SQL 调优是提升数据库性能的核心手段,需要从 **查询语句、索引设计、数据库结构、系统配置** 等多维度入手。以下是一套系统性调优框架,结合实战案例说明:
---
### **一、分析性能瓶颈**
**1. 定位慢查询**
- **开启慢查询日志**:
```sql
-- MySQL
SET GLOBAL slow_query_log = ON;
SET GLOBAL long_query_time = 2; -- 记录超过2秒的查询
-- PostgreSQL
ALTER SYSTEM SET log_min_duration_statement = 2000;
```
- **使用性能分析工具**:
- `EXPLAIN ANALYZE`(PostgreSQL)或 `EXPLAIN FORMAT=TREE`(MySQL 8.0+)

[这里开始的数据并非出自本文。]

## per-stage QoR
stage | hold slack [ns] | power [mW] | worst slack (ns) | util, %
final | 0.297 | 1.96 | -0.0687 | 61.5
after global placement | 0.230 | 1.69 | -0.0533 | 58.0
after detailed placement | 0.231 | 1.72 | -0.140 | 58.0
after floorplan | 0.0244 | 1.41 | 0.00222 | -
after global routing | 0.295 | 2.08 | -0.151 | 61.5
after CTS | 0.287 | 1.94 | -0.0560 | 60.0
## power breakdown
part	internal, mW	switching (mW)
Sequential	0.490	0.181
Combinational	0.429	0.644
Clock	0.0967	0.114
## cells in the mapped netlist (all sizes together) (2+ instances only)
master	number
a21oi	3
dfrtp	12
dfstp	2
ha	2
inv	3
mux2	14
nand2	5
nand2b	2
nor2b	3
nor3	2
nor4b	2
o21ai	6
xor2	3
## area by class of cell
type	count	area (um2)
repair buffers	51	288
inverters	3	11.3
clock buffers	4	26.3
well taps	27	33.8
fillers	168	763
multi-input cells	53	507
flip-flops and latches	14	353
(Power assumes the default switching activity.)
### config.mk
export PLATFORM = sky130hd
export DESIGN_NAME = vaddr_reloc_unit
export DESIGN_NICKNAME = d
export VERILOG_FILES = /design/src/rtl/reloc_pkg.sv /design/src/rtl/reloc_mode_fsm.sv /design/src/rtl/page_reg_bank.sv /design/src/rtl/page_xlate.sv /design/src/rtl/vaddr_reloc_unit.sv
export SDC_FILE = /design/constraint.sdc
export NUM_CORES = 1
export LEC_CHECK = 0
export BUFFER_PORTS_ARGS = -buffer_cell sky130_fd_sc_hd__buf_2
export CORE_MARGIN = 2
export CORE_UTILIZATION = 55
export CTS_BUF_LIST = sky130_fd_sc_hd__clkbuf_16
export DETAILED_ROUTE_END_ITERATION = 7
export HOLD_SLACK_MARGIN = 0.02
export MAX_ROUTING_LAYER = met4
export PLACE_DENSITY_LB_ADDON = 0.2
export RECOVER_POWER = 50
export SLEW_MARGIN = 20
export SYNTH_ARGS = -nofsm -noshare
export SYNTH_HDL_FRONTEND = slang
export SYNTH_SLANG_ARGS = --single-unit
### constraint.sdc
create_clock -name clk -period 4.7 [get_ports clk]
set_clock_uncertainty 0.2 [all_clocks]
set_input_delay 0.94 -clock clk [delete_from_list [all_inputs] [get_ports clk]]
set_output_delay 0.94 -clock clk [all_outputs]
set_load 0.02 [all_outputs]
### src/rtl/reloc_pkg.sv
package reloc_pkg;
    localparam int LEN_W = 7;

    typedef enum logic [1:0] {
        ACC_ABSENT  = 2'b00,
        ACC_RDONLY  = 2'b01,
        ACC_ABSENT2 = 2'b10,
        ACC_RDWR    = 2'b11
    } acc_e;

    typedef struct packed {
        logic [LEN_W-1:0] len;
        logic             down;
        acc_e             acc;
    } pdesc_t;

    typedef enum logic [1:0] {
        RSN_NONE   = 2'd0,
        RSN_ABSENT = 2'd1,
        RSN_LENGTH = 2'd2,
        RSN_RDONLY = 2'd3
    } reason_e;

    typedef enum logic [1:0] {
        CFG_BASE  = 2'd0,
        CFG_DESC  = 2'd1,
        CFG_CTRL  = 2'd2,
        CFG_SPARE = 2'd3
    } cfg_kind_e;

    typedef enum logic {
        RELOC_OFF = 1'b0,
        RELOC_ON  = 1'b1
    } reloc_state_e;
endpackage

### src/rtl/reloc_mode_fsm.sv
module reloc_mode_fsm
    import reloc_pkg::*;
(
    input  logic       clk,
    input  logic       rst_n,
    input  logic       cfg_we,
    input  logic [1:0] cfg_kind,
    input  logic       cfg_en,
    output logic       reloc_on
);
    reloc_state_e state_q, state_d;
    logic ctrl_wr;

    assign ctrl_wr = cfg_we && (cfg_kind == CFG_CTRL);

    always_comb begin
        state_d = state_q;
        unique case (state_q)
            RELOC_OFF: if (ctrl_wr && cfg_en)  state_d = RELOC_ON;   // ENABLE
            RELOC_ON:  if (ctrl_wr && !cfg_en) state_d = RELOC_OFF;  // DISABLE
        endcase
    end

    always_ff @(posedge clk or negedge rst_n) begin
        if (!rst_n) state_q <= RELOC_OFF;
        else        state_q <= state_d;
    end

    always_comb reloc_on = (state_q == RELOC_ON);

    p_ctrl_lands_r10: assert property (@(posedge clk) disable iff (!rst_n)
        (cfg_we && cfg_kind == CFG_CTRL) |=> (reloc_on == $past(cfg_en)));
endmodule
$ cat src/rtl/cla_pkg.sv
package cla_pkg;

  localparam int SLICE_W = 4;

  typedef struct packed {
    logic gen;
    logic prop;
  } slice_gp_t;

  typedef enum logic {
    LINK_CHAINED   = 1'b0,
    LINK_LOOKAHEAD = 1'b1
  } link_mode_e;

endpackage

$ cat src/rtl/cla_slice4.sv
module cla_slice4
  import cla_pkg::*;
(
  input  logic [SLICE_W-1:0] a,
  input  logic [SLICE_W-1:0] b,
  input  logic               cin,
  output logic [SLICE_W-1:0] sum,
  output slice_gp_t          gp
);

  logic [SLICE_W-1:0] g;
  logic [SLICE_W-1:0] p;
  logic [SLICE_W-1:0] c;

  assign g = a & b;
  assign p = a ^ b;

  // every carry is a flat two-level AND-OR of g, p and cin
  assign c[0] = cin;
  assign c[1] = g[0] | (p[0] & cin);
  assign c[2] = g[1] | (p[1] & g[0]) | (p[1] & p[0] & cin);
  assign c[3] = g[2] | (p[2] & g[1]) | (p[2] & p[1] & g[0])
              | (p[2] & p[1] & p[0] & cin);

  assign sum = p ^ c;

  assign gp.gen  = g[3] | (p[3] & g[2]) | (p[3] & p[2] & g[1])
                 | (p[3] & p[2] & p[1] & g[0]);
  assign gp.prop = &p;

endmodule

$ cat src/rtl/cla_carry_unit.sv
module cla_carry_unit #(
  parameter int NSLICE = 2
) (
  input  logic [NSLICE-1:0] slice_g,
  input  logic [NSLICE-1:0] slice_p,
  input  logic              cin,
  output logic [NSLICE:0]   carry
);

  // carry[j] = OR over k<j of (g[k] AND p[k+1..j-1]) OR (p[0..j-1] AND cin)
  always_comb begin
    logic acc;
    logic term;
    carry = '0;
    for (int j = 0; j <= NSLICE; j++) begin
      acc = 1'b0;
      for (int k = 0; k < j; k++) begin
        term = slice_g[k];
        for (int m = k + 1; m < j; m++) begin
          term = term & slice_p[m];
        end
        acc = acc | term;
      end
      term = cin;
      for (int m = 0; m < j; m++) begin
        term = term & slice_p[m];
      end
      carry[j] = acc | term;
    end
  end

endmodule

$ cat src/rtl/cla_adder.sv
module cla_adder
  import cla_pkg::*;
#(
  parameter int         WIDTH = 8,
  parameter link_mode_e LINK  = LINK_LOOKAHEAD
) (
  input  logic             clk,
  input  logic             rst,
  input  logic [WIDTH-1:0] op_a,
  input  logic [WIDTH-1:0] op_b,
  input  logic             carry_in,
  output logic [WIDTH-1:0] sum_q,
  output logic             carry_out_q
);

  localparam int NSLICE = WIDTH / SLICE_W;

  slice_gp_t [NSLICE-1:0] gp;
  logic      [NSLICE:0]   slice_cin;
  logic      [NSLICE-1:0] gp_gen;
  logic      [NSLICE-1:0] gp_prop;
  logic      [WIDTH-1:0]  sum_w;

  for (genvar i = 0; i < NSLICE; i++) begin : g_slice
    cla_slice4 u_slice (
      .a   (op_a[i*SLICE_W +: SLICE_W]),
      .b   (op_b[i*SLICE_W +: SLICE_W]),
      .cin (slice_cin[i]),
      .sum (sum_w[i*SLICE_W +: SLICE_W]),
      .gp  (gp[i])
    );
    assign gp_gen[i]  = gp[i].gen;
    assign gp_prop[i] = gp[i].prop;
  end

  if (LINK == LINK_LOOKAHEAD) begin : g_link_la
    cla_carry_unit #(.NSLICE(NSLICE)) u_carry (
      .slice_g (gp_gen),
      .slice_p (gp_prop),
      .cin     (carry_in),
      .carry   (slice_cin)
    );
  end else begin : g_link_chain
    assign slice_cin[0] = carry_in;
    for (genvar i = 0; i < NSLICE; i++) begin : g_hop
      assign slice_cin[i+1] = gp_gen[i] | (gp_prop[i] & slice_cin[i]);
    end
  end

  always_ff @(posedge clk) begin
    if (rst) begin
      sum_q       <= '0;
      carry_out_q <= 1'b0;
    end else begin
      sum_q       <= sum_w;
      carry_out_q <= slice_cin[NSLICE];
    end
  end

endmodule

$ cat config.mk
export PLATFORM = sky130hd
export DESIGN_NAME = cla_adder
export DESIGN_NICKNAME = d
export VERILOG_FILES = /design/src/rtl/cla_pkg.sv /design/src/rtl/cla_slice4.sv /design/src/rtl/cla_carry_unit.sv /design/src/rtl/cla_adder.sv
export SDC_FILE = /design/constraint.sdc
export NUM_CORES = 1
export LEC_CHECK = 0
export ABC_AREA = 1
export CAP_MARGIN = 10
export CORE_MARGIN = 2
export CORE_UTILIZATION = 53
export CTS_CLUSTER_SIZE = 14
export DETAILED_ROUTE_END_ITERATION = 10
export DONT_BUFFER_PORTS = 1
export PLACE_DENSITY = 0.69
export SLEW_MARGIN = 20
export SYNTH_ARGS = -nofsm -noshare
export SYNTH_HDL_FRONTEND = slang
export SYNTH_HIERARCHICAL = 1
export SYNTH_SLANG_ARGS = --single-unit
$ cat constraint.sdc
create_clock -name clk -period 1.8 [get_ports clk]
set_input_delay 0.27 -clock clk [delete_from_list [all_inputs] [get_ports clk]]
set_output_delay 0.27 -clock clk [all_outputs]
set_load 0.01 [all_outputs]
==> results.json <==
{
  "via_per_inst": 4.79,
  "cts_htree_levels": 1,
  "io_pins": 28,
  "die_width_um": 40.2,
  "ys_seq_area_frac": 0.259,
  "synth_nets": 129,
  "cts_tree": "done",
  "avgSynthCellArea_um2": 7.09,
  "nets": 134,
  "worst_ep_required_time_ns": 2.00,
  "leakage_nw": 0.433,
  "clock.fmax_ghz": 0.637,
  "track_usage": 0.160,
  "ys_types": 15,
  "multi_input_area_um2": 410,
  "endpoint_kind": "flip-flop",
  "max-vdd-ir-drop_mv": 0.216,
  "synth_cells": 98,
  "worstHoldPathCells": 1,
  "gp_congestion": 0.771,
  "dpl-instance-area_um2": 722,
  "cp-start-kind": "primary input",
  "hold_path.class": "primary input to flip-flop",
  "start_util": 0.547,
  "max_cap_violations": 0,
  "hold_slack_ns": 0.0698,
  "io_buffer_count": 0,
  "postCtsSetupBuffers": 0,
  "ant_nets": 0,
  "stdcell_area_um2": 748,
  "first_pass_iters": 4,
  "place_hpwl_um": 946,
  "cts-root-buf": "clkbuf_4",
  "critPathKind": "primary input to flip-flop",
  "antenna_found_initial": 0,
  "die_y_um": 40.2,
  "overflow": 0,
  "p_comb_frac": 0.275,
  "die_area_mm2": 0.00162,
  "antennaDiodeCount": 0,
  "ys_ff_latch": 9,
  "layout-drive-gt1-share": 0.0588,
  "power_density_mw_per_mm2": 732,
  "grt_pass1_wl_mm": 1.75,
  "post-route-period-util": 0.872,
  "ys_top_cells_by_area": "dfxtp_1 (26%), ha_1 (18%), inv_1 (14%)",
  "arrival_ns": 1.77,
  "wl_per_cell_um": 9.34,
  "vias": 561,
  "hold_buffers": 0,
  "power_switching_w": 0.000170,
  "drcViolationCount": 0,
  "cellInternalPower_w": 0.000377,
  "drv_slew": 0,
  "rsz0062_at_grt": "no",
  "drt_iter0_drc": 3,
  "grt_pass1_vias": 457,
  "fillers": 131,
  "clk_pin_slew_ns": 0.06,
  "cts_resized": 0,
  "status": "completed",
  "area_growth_pct": 7.75,
  "maxSlewHeadroom": 0.828,
  "ys_warn_count": 6,
  "crit_fanout": 3,
  "syn_area_um2": 694,
  "clkPwrFrac": 0.278,
  "placementRows": 13,
  "pwr-share-seq": 0.447,
  "tightest_slew_ns": 0.256,
  "timing.final.crit_period_ns": 1.57,
  "setup_viol": 0,
  "p_total_w": 0.000548,
  "register_area_um2": 180,
  "design.core.area_mm2": 0.00127,
  "routed_wl_mm": 1.09,
  "p_sw_frac": 0.311,
  "grt_max_degree": 10,
  "hold_violations": 0,
  "clock-sinks": 9,
  "clockBufferDepth": 2,
  "synth_top_area_share": 0.259,
  "numCtsBuffers": 3,
  "synth_top_area_cell": "dfxtp_1"
}
cells in the mapped netlist, drive strengths merged:
master   n
nand3    8
buf      2
ha      10
inv     26
xnor2    2
nand4    2
a21o     1
nor2    13
nor3     2
dfxtp    9
fa       2
nand2   17
o21bai   2
xor2     2
state kept, by name (all words and copies together) (netlist names):
| signal | cells |
|---|---|
| carry_out_q | 1 |
| sum_q | 8 |
power by group through the flow:
| stage | sequential (W) | clock, W | combinational, W |
|---|---|---|---|
| 6_report | 0.000245 | 0.000152 | 0.000150 |
| 3_3_place_gp | 0.000250 | 0 | 0.000146 |
| 3_5_place_dp | 0.000250 | 0 | 0.000152 |
| 2_1_floorplan | 0.000248 | 0 | 0.000130 |
| 4_1_cts | 0.000246 | 0.000156 | 0.000153 |
| 5_1_grt | 0.000250 | 0.000159 | 0.000179 |
worst paths after layout:
check | start | end
worst max-delay path | op_a[2] | sum_q[4]
worst min-delay path | rst | sum_q[5]
layout make-up:
type                            count  share of cell area
Multi-Input combinational cell     61               0.548
Inverter                           26               0.130
Tap cell                           15              0.0251
Timing Repair Buffer                2              0.0201
Sequential cell                     9               0.241
Clock buffer                        4              0.0351
kinds of logic (layout without fill, tap and decap cells):
family          Yosys count  in the layout  synth area share
simple gates             42             42             0.252
xor+xnor                  4              4            0.0505
compound gates            3              3            0.0324
buf+inv                  28             32             0.168
flops                     9              9             0.259
fa+ha+maj                12             12             0.238
metal layers:
metal	vias up	routed length, um	share of wire	GRT usage
li1	300	-	-	-
met1	240	496	0.45	0.213
met2	17	489	0.45	0.258
met3	4	73	0.067	0
met4	0	33	0.030	0.100
met5	-	0	0	0
worst max-delay path, cell delays in order:
cell and delay [ns]:
ha_1 0.30, nand2_1 0.07, nand2_1 0.05, nor2_1 0.16, o21bai_1 0.10, a21o_1 0.18, inv_1 0.07, fa_1 0.40
inv_1 0.06, inv_1 0.03, nor2_1 0.06
metrics by stage:
| step | worst slack, ns | setup TNS (ns) | utilization | instances |
|---|---|---|---|---|
| after floorplan | 0.00667 | 0 | - | 98 |
| after global placement | -0.00835 | -0.0139 | 0.569 | 113 |
| after detailed placement | -0.0500 | -0.0859 | 0.569 | 113 |
| after CTS | 0.224 | 0 | 0.590 | 117 |
| after global routing | 0.0725 | 0 | 0.590 | 117 |
| final | 0.231 | 0 | 0.590 | 117 |
cells in the final DEF (no fill, tap or decap):
cell / instances
o21bai_1: 2
buf_4: 2
a21o_1: 1
ha_4: 1
inv_1: 26
clkbuf_4: 3
xor2_1: 2
dfxtp_1: 9
ha_1: 9
nand2_1: 17
clkbuf_1: 1
nand3_1: 8
nor3_1: 2
nor2_1: 13
nand4_1: 2
xnor2_1: 2
fa_1: 2
Note: power is estimated with default switching activity, not from simulation.
<file path="config.mk">
export PLATFORM = sky130hd
export DESIGN_NAME = aec_capture
export DESIGN_NICKNAME = d
export VERILOG_FILES = /design/src/rtl/aec_capture.sv
export SDC_FILE = /design/constraint.sdc
export NUM_CORES = 1
export LEC_CHECK = 0
export BUFFER_PORTS_ARGS = -buffer_cell sky130_fd_sc_hd__buf_2
export CORE_ASPECT_RATIO = 1.75
export CORE_MARGIN = 3
export CORE_UTILIZATION = 40
export CTS_CLUSTER_DIAMETER = 120
export CTS_CLUSTER_SIZE = 20
export DETAILED_ROUTE_END_ITERATION = 7
export PLACE_DENSITY = 0.73
export SYNTH_ARGS = -nofsm -noshare
export SYNTH_HDL_FRONTEND = slang
export SYNTH_SLANG_ARGS = --single-unit
</file>
<file path="constraint.sdc">
create_clock -name clk -period 0.94 [get_ports clk]
set_input_delay 0.047 -clock clk [delete_from_list [all_inputs] [get_ports clk]]
set_output_delay 0.047 -clock clk [all_outputs]
set_load 0.05 [all_outputs]
</file>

- 可视化工具:pgAdmin、MySQL Workbench、Oracle SQL Developer
**2. 解读执行计划**
- **关键指标**:
- **全表扫描(Seq Scan)**:警惕未命中索引
- **索引扫描(Index Scan)** vs **索引唯一扫描(Index Only Scan)**
- **Sort/Merge Join**:可能暗示连接条件或索引问题
- **临时表(Temporary Table)**:内存或磁盘使用过高
```sql
-- MySQL 执行计划示例
EXPLAIN
SELECT o.order_id, c.name
FROM orders o
JOIN customers c ON o.customer_id = c.id
WHERE o.status = 'shipped';
```
---
### **二、索引优化策略**
**1. 创建高效索引**
- **覆盖索引(Covering Index)**:
```sql
-- 优化前:需要回表
SELECT name, email FROM users WHERE age > 25;
-- 优化后:创建复合索引 (age, name, email)
CREATE INDEX idx_users_age_covering ON users(age, name, email);
```
- **函数索引(Function-Based Index)**:
```sql
-- 处理大小写不敏感查询
CREATE INDEX idx_users_lower_email ON users(LOWER(email));
```
**2. 避免索引失效**
- **常见陷阱**:
- 对索引字段使用函数或计算:`WHERE YEAR(create_time) = 2023`
- 隐式类型转换:`WHERE user_id = '123'`(user_id 是整数)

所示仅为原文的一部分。